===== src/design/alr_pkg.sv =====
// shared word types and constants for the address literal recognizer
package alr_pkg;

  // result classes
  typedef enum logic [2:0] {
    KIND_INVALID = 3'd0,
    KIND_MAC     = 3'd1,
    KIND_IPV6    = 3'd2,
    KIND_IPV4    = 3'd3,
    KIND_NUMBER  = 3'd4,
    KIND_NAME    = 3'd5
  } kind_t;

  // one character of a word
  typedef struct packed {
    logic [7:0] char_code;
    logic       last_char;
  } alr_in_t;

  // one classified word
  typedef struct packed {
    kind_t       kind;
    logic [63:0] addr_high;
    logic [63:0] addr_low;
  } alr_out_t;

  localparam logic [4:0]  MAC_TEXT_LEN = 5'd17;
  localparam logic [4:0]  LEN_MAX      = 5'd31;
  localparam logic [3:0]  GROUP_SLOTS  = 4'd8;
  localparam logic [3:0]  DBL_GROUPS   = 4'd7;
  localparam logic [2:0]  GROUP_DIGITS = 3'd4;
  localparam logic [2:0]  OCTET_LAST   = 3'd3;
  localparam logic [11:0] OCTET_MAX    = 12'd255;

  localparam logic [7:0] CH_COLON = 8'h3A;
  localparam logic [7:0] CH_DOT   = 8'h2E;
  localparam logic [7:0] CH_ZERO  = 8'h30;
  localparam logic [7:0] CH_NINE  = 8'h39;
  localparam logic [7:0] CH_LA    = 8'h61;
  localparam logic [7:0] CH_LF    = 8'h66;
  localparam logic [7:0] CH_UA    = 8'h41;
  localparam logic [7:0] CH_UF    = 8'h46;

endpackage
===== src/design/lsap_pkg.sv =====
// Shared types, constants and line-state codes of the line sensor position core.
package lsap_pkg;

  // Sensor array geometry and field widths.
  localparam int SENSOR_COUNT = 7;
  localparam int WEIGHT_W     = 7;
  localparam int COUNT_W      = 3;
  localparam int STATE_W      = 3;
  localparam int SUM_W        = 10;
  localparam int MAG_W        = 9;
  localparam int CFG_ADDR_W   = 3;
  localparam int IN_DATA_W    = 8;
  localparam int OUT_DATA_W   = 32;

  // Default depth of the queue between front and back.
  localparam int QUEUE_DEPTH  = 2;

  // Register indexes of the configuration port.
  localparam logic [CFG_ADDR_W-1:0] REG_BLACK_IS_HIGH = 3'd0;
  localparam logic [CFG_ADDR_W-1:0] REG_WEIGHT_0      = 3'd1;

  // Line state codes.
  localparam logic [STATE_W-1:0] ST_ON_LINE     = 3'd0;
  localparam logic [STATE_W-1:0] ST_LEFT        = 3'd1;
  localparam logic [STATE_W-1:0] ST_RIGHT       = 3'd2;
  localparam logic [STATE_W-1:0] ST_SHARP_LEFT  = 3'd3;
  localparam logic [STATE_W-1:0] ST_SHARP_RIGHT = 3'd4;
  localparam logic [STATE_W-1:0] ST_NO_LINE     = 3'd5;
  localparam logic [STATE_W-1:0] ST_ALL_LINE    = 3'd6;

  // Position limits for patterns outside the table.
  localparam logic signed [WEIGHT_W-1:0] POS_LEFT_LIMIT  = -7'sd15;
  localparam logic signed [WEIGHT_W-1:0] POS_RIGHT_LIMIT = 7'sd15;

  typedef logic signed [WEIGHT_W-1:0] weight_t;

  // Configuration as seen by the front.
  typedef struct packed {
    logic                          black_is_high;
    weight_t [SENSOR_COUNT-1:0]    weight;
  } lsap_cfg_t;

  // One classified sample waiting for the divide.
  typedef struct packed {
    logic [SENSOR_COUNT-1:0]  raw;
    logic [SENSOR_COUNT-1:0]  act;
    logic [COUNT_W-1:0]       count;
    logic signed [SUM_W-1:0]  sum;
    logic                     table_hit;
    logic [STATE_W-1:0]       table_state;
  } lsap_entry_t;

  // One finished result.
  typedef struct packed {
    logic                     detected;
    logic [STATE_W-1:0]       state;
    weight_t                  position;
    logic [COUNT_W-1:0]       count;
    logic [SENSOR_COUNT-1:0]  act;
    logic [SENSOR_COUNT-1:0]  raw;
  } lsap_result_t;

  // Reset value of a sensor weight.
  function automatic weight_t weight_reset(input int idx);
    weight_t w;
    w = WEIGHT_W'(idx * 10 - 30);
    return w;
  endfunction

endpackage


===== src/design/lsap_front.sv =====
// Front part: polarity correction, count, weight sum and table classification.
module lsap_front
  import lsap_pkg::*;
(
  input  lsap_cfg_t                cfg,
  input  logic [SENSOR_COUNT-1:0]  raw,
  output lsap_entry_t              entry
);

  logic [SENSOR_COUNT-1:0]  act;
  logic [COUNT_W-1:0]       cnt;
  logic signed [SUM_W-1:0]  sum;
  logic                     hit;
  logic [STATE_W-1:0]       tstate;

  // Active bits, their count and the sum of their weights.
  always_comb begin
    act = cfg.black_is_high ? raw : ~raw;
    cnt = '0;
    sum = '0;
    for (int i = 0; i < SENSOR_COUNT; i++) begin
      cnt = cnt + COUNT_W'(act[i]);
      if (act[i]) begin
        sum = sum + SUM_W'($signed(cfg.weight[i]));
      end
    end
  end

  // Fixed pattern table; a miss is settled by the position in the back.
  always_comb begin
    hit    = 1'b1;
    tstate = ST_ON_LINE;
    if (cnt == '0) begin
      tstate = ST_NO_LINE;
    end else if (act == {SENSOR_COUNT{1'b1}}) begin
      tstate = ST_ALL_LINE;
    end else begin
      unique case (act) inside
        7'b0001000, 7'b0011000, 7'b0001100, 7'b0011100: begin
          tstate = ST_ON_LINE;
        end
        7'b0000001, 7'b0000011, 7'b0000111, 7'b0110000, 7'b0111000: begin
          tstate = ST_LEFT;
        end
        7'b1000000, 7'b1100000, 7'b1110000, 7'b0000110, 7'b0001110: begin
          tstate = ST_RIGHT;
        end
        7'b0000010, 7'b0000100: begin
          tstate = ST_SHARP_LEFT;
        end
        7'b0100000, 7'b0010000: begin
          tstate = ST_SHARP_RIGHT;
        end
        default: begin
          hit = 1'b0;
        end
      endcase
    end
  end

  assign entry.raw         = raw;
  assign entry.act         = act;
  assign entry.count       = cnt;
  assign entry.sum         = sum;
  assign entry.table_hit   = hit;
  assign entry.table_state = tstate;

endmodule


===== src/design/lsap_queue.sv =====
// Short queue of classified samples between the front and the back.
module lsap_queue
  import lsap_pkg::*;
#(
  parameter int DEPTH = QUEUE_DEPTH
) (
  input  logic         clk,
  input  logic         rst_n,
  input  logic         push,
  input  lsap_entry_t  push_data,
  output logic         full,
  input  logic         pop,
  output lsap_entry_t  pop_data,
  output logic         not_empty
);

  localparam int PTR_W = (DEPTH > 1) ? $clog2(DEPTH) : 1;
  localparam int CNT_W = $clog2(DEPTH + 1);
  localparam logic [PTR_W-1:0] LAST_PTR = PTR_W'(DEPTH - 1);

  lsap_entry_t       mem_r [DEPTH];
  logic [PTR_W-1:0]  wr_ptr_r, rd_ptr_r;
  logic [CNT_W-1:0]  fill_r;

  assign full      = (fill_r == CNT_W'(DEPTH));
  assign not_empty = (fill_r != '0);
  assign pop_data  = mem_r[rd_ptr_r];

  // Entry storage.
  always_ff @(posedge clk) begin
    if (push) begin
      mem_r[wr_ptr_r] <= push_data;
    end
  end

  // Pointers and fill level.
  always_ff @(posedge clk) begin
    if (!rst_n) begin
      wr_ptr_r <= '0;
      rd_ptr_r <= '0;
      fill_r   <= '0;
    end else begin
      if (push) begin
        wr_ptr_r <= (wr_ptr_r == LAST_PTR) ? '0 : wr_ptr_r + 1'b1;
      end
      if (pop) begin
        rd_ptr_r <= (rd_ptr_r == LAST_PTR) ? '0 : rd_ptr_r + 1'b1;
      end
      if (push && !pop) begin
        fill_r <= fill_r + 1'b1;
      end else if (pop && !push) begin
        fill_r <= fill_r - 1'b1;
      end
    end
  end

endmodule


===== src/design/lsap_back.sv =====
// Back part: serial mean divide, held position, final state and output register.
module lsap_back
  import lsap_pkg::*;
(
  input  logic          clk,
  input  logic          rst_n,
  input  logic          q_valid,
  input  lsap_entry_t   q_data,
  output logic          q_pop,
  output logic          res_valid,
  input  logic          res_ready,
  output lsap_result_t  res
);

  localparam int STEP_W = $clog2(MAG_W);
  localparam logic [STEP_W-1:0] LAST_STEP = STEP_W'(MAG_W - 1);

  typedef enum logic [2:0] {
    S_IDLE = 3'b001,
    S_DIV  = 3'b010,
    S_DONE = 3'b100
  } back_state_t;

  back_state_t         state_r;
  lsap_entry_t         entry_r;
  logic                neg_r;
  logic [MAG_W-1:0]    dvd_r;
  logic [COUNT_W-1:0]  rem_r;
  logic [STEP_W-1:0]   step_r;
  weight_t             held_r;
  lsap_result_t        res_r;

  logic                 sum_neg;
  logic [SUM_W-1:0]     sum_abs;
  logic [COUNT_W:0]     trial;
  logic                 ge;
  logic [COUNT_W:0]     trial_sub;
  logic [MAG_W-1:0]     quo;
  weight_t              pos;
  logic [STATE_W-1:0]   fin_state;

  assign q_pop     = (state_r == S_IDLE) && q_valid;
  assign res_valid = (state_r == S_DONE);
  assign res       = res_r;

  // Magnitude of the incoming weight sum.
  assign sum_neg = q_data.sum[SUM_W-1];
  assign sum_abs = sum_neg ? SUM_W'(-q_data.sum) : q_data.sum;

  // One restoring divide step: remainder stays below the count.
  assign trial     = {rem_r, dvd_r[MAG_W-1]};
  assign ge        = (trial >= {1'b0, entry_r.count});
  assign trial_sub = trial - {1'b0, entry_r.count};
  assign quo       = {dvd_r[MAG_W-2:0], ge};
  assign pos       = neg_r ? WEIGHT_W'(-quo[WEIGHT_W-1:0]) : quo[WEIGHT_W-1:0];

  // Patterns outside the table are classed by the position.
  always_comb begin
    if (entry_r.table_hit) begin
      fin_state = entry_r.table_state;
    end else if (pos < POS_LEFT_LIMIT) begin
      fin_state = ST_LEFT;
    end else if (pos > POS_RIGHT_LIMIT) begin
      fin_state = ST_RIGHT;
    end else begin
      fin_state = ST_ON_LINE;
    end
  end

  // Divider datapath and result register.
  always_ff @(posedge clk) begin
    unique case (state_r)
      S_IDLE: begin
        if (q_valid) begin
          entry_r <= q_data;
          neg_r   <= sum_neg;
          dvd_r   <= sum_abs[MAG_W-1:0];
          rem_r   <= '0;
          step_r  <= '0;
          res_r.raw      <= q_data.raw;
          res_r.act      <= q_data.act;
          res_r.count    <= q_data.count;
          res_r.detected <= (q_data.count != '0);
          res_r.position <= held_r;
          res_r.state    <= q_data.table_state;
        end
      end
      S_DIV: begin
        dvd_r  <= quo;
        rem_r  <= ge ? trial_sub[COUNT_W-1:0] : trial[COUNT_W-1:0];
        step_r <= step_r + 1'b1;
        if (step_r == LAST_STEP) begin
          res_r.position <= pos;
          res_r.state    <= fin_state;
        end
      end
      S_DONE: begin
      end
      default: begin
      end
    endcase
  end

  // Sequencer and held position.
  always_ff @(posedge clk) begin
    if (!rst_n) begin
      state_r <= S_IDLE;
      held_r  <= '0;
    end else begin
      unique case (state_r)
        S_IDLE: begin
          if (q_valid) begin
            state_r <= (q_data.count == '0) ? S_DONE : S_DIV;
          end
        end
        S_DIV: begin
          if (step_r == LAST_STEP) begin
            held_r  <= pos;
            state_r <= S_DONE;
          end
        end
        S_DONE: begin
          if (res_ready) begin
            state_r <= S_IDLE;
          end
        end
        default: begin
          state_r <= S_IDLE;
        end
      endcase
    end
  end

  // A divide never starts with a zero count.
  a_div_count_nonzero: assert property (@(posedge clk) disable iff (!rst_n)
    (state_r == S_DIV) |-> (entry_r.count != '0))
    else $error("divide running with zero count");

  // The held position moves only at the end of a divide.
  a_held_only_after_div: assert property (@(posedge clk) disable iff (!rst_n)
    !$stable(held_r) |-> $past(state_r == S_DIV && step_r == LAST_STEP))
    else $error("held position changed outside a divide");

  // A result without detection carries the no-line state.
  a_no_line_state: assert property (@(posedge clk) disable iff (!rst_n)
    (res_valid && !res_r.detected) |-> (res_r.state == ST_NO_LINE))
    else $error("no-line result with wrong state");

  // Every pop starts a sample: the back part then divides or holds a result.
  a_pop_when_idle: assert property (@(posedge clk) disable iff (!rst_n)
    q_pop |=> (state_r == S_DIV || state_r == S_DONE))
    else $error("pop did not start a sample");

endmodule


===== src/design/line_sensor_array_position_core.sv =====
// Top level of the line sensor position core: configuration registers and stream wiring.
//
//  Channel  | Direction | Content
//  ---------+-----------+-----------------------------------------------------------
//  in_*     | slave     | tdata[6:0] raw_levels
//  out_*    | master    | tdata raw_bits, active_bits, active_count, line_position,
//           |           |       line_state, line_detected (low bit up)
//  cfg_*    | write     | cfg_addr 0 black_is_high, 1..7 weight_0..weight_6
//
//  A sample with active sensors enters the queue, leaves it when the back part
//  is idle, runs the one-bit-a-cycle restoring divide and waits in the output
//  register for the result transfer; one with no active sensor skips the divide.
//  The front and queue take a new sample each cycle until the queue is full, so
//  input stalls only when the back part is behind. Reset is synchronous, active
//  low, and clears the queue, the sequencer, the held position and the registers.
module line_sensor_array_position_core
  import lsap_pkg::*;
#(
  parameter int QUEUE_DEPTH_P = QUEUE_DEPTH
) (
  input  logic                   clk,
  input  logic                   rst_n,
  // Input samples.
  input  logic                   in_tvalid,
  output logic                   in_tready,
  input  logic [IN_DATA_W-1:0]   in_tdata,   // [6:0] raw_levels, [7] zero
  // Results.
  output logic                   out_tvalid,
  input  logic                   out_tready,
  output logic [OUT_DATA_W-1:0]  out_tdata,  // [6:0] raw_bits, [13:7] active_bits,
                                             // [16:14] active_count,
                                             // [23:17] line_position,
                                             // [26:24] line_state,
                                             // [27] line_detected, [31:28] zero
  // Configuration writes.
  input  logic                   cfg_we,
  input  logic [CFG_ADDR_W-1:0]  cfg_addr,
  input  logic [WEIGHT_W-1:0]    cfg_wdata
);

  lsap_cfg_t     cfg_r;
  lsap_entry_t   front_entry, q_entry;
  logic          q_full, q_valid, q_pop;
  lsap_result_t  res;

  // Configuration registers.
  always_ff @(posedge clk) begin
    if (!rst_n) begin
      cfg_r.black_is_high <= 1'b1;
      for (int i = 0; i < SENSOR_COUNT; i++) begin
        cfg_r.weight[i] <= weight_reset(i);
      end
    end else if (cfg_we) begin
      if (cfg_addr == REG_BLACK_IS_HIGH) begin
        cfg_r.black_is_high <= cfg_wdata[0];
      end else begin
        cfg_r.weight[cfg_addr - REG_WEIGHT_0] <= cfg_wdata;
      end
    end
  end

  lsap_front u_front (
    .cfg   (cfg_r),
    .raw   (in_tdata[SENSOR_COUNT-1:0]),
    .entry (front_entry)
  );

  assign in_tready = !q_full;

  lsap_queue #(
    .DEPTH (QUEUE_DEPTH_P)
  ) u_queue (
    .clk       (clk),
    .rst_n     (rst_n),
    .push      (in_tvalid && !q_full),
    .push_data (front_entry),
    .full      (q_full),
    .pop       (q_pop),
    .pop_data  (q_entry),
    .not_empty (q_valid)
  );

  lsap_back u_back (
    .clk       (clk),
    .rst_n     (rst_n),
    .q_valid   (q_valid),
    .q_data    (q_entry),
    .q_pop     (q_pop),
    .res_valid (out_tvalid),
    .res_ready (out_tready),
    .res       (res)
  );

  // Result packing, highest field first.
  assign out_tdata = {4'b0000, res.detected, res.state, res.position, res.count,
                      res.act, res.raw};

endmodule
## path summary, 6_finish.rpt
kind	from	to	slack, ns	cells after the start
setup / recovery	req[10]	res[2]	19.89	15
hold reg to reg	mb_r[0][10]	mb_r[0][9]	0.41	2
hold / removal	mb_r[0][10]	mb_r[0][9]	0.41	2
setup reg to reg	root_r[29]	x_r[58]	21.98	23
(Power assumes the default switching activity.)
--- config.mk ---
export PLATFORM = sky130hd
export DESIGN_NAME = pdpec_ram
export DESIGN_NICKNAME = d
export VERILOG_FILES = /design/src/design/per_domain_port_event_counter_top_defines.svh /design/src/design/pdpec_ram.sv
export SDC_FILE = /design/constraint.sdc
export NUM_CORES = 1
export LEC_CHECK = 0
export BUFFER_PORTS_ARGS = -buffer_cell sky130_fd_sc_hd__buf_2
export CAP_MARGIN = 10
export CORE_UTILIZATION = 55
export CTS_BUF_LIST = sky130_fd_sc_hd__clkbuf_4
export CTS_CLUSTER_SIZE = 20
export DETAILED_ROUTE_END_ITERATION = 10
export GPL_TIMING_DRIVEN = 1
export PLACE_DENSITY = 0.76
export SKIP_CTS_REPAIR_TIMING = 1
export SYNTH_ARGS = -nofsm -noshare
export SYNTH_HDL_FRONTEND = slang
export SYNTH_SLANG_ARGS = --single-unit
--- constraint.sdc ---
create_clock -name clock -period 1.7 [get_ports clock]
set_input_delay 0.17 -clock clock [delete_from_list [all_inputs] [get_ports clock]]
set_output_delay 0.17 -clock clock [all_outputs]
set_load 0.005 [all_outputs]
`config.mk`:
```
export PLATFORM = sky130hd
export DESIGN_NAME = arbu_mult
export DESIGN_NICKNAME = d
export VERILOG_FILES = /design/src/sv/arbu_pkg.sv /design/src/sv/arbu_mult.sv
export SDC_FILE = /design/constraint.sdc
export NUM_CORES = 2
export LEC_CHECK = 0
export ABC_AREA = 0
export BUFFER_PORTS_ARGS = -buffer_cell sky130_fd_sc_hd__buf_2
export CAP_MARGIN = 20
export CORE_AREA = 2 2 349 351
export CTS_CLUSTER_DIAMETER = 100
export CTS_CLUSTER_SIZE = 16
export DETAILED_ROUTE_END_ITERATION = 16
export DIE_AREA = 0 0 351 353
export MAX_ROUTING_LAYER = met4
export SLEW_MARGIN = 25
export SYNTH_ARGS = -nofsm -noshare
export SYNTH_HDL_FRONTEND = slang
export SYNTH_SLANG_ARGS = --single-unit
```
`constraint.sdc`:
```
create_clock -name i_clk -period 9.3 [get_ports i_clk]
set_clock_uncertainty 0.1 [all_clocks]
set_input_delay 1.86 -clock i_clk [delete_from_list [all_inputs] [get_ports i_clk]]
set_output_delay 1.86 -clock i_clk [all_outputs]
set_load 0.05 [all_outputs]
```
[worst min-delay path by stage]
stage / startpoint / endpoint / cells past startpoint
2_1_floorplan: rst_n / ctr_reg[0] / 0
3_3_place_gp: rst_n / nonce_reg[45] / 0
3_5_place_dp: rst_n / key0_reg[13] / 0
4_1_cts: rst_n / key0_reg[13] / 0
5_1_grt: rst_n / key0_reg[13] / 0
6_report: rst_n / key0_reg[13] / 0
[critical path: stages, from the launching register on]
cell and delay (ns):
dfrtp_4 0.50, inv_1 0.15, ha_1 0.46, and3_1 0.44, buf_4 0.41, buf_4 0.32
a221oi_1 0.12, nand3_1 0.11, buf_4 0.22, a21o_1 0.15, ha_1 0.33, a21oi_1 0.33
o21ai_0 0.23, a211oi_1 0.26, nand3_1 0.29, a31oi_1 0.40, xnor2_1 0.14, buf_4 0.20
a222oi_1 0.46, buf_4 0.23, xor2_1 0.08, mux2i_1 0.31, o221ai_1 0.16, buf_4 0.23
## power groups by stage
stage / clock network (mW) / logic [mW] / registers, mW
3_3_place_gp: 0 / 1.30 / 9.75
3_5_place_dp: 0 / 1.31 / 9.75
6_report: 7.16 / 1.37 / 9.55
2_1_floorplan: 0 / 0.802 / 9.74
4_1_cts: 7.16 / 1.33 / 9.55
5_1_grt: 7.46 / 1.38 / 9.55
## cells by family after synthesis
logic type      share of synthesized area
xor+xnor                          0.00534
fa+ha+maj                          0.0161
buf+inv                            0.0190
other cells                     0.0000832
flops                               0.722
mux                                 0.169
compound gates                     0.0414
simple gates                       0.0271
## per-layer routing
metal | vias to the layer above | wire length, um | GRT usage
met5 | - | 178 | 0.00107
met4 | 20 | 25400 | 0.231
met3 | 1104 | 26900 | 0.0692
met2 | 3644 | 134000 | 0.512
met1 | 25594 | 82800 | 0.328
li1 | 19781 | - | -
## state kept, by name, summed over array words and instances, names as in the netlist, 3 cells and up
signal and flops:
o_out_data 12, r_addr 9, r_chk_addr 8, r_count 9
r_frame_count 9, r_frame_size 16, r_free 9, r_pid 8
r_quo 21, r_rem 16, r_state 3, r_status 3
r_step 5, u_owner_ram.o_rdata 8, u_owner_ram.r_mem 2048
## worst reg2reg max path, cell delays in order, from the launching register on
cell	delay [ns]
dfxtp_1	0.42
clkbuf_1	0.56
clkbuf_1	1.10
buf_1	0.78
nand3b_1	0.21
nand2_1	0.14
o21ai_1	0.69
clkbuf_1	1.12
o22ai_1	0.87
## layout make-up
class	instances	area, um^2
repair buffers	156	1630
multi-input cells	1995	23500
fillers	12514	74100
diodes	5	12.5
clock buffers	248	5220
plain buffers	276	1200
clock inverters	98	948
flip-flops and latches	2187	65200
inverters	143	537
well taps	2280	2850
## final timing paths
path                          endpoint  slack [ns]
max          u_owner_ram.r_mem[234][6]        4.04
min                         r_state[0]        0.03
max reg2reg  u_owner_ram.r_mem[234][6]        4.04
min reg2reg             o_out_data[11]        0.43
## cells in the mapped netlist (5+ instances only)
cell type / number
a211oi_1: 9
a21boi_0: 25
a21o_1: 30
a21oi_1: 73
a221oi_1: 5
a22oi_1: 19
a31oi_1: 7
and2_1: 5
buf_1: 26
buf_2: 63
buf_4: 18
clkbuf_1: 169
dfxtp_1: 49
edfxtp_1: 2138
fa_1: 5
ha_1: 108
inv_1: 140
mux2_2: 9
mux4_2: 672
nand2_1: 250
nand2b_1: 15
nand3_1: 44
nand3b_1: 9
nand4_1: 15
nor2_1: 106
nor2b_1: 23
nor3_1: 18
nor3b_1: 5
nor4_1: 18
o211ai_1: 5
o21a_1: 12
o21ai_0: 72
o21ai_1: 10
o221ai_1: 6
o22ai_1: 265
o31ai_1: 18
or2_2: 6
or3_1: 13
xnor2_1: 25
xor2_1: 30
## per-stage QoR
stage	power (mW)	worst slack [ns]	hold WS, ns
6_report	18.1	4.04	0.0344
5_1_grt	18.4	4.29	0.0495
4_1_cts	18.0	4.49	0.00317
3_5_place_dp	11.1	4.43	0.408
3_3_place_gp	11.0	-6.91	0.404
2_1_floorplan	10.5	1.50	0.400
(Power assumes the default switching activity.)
....
_Work request_
Answer with a number alone: how many lines of the listing above include the string "cells"?

_Result below_
7